[DATA IN THIS EXERCISE Boundary: Start]

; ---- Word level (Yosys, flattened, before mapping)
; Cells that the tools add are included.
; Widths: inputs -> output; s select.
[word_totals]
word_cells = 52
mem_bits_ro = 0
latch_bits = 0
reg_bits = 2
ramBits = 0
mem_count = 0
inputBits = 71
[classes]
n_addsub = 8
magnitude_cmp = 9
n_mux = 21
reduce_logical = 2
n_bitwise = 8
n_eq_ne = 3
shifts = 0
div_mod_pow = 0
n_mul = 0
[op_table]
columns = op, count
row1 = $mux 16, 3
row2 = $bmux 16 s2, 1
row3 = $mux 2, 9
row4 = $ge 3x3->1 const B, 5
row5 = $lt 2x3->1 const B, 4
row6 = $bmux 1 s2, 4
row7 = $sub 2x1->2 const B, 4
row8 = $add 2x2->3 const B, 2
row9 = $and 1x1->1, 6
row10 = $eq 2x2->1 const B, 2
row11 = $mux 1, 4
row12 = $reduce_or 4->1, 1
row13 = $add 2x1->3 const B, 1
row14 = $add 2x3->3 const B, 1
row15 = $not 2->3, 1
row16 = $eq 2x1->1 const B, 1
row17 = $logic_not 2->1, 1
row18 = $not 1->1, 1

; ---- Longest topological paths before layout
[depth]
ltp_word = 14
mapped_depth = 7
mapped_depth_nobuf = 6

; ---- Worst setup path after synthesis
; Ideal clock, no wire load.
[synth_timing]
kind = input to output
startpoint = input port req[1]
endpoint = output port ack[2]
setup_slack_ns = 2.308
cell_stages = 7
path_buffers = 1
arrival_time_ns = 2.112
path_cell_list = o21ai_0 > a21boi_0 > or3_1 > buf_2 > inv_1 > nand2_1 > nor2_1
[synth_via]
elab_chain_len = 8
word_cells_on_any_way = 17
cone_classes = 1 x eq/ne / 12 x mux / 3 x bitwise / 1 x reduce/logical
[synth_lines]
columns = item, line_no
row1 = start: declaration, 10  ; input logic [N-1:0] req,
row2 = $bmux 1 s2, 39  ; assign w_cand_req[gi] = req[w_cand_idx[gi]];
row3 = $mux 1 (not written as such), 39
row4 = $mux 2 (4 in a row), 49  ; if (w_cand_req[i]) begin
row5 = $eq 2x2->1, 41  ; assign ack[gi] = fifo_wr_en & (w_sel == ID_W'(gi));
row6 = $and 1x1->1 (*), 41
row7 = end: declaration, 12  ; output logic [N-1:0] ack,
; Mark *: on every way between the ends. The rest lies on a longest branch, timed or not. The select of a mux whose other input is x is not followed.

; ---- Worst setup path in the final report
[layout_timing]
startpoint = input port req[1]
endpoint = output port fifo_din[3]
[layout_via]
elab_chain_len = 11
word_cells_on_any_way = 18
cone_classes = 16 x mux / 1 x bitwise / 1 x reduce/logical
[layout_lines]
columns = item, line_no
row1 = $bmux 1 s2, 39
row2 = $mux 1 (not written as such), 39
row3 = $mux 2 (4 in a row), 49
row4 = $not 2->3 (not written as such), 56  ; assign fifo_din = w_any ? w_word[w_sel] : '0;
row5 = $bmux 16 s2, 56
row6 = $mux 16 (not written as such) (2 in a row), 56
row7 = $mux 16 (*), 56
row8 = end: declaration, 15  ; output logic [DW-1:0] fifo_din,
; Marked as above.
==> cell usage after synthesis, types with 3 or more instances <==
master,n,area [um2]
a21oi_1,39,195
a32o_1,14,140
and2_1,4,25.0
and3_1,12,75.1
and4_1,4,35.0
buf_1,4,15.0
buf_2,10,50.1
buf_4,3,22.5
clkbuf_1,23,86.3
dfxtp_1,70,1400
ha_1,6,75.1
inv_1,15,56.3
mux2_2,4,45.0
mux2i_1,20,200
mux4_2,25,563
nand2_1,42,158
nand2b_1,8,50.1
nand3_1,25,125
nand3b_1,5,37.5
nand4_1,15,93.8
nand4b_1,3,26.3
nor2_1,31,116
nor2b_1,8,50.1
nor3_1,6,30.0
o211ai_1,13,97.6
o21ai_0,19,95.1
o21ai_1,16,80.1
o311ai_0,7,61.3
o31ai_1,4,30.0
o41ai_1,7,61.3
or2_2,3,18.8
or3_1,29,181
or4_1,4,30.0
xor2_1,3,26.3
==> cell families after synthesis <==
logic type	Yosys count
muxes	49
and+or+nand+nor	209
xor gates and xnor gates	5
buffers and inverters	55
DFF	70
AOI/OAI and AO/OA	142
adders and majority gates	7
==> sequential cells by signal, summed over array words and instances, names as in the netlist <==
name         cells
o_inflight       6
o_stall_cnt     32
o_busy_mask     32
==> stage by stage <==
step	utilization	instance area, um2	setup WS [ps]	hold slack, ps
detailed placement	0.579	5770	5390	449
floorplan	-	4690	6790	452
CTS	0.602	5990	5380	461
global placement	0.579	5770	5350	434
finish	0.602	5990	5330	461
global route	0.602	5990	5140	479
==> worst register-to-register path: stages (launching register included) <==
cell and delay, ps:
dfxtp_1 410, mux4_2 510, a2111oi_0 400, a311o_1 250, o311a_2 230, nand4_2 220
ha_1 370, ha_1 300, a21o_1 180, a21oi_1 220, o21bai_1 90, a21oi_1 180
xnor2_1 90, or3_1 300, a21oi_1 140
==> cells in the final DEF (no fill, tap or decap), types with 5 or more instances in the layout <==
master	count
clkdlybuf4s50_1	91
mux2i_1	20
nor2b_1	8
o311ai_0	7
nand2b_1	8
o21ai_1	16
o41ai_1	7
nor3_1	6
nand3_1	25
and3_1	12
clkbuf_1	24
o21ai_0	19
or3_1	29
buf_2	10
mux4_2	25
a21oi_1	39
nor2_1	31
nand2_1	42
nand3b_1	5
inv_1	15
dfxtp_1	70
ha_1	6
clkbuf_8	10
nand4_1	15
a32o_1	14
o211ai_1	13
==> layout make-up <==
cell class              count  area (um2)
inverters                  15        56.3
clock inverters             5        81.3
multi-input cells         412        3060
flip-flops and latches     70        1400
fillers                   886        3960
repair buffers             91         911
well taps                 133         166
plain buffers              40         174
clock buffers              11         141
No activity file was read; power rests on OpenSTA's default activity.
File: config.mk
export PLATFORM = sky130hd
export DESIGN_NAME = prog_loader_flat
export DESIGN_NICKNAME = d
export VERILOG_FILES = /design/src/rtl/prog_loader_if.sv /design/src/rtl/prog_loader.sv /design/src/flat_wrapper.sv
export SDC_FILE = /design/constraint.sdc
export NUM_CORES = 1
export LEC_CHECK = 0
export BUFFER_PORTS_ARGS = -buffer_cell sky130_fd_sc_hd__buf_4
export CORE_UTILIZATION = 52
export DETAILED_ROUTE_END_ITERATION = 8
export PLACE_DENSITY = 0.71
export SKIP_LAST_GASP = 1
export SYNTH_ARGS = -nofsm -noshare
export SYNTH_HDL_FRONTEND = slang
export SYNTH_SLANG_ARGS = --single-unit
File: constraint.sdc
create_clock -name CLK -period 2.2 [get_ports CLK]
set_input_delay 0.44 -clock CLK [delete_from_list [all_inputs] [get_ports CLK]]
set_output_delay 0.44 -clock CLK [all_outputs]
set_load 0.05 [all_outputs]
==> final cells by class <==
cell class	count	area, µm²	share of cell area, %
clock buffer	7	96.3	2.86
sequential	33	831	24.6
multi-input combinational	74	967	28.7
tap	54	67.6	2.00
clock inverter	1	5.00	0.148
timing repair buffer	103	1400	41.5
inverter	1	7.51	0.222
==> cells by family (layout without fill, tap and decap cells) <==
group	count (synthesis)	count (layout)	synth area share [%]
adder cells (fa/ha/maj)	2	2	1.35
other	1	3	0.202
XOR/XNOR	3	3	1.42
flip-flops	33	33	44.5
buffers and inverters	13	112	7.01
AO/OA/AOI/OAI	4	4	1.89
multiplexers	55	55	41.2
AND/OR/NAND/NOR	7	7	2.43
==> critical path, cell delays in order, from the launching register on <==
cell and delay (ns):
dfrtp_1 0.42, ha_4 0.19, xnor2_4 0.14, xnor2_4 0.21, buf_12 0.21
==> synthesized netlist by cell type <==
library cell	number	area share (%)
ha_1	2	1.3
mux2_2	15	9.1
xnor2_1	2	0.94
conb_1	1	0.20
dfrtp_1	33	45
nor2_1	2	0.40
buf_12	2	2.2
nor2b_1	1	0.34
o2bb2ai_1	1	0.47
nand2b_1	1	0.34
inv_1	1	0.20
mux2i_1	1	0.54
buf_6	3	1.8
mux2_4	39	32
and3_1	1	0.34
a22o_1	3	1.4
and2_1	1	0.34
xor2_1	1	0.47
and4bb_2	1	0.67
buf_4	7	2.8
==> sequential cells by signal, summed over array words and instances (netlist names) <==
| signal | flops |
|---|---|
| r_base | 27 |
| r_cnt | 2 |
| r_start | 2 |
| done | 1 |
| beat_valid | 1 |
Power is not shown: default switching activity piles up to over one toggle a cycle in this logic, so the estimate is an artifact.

[DATA IN THIS EXERCISE Boundary: End]

#### EXERCISE DETAILS
Each line above that has the word "array" should be copied.

#### RESULT OF THIS TASK
==> sequential cells by signal, summed over array words and instances, names as in the netlist <==
==> sequential cells by signal, summed over array words and instances (netlist names) <==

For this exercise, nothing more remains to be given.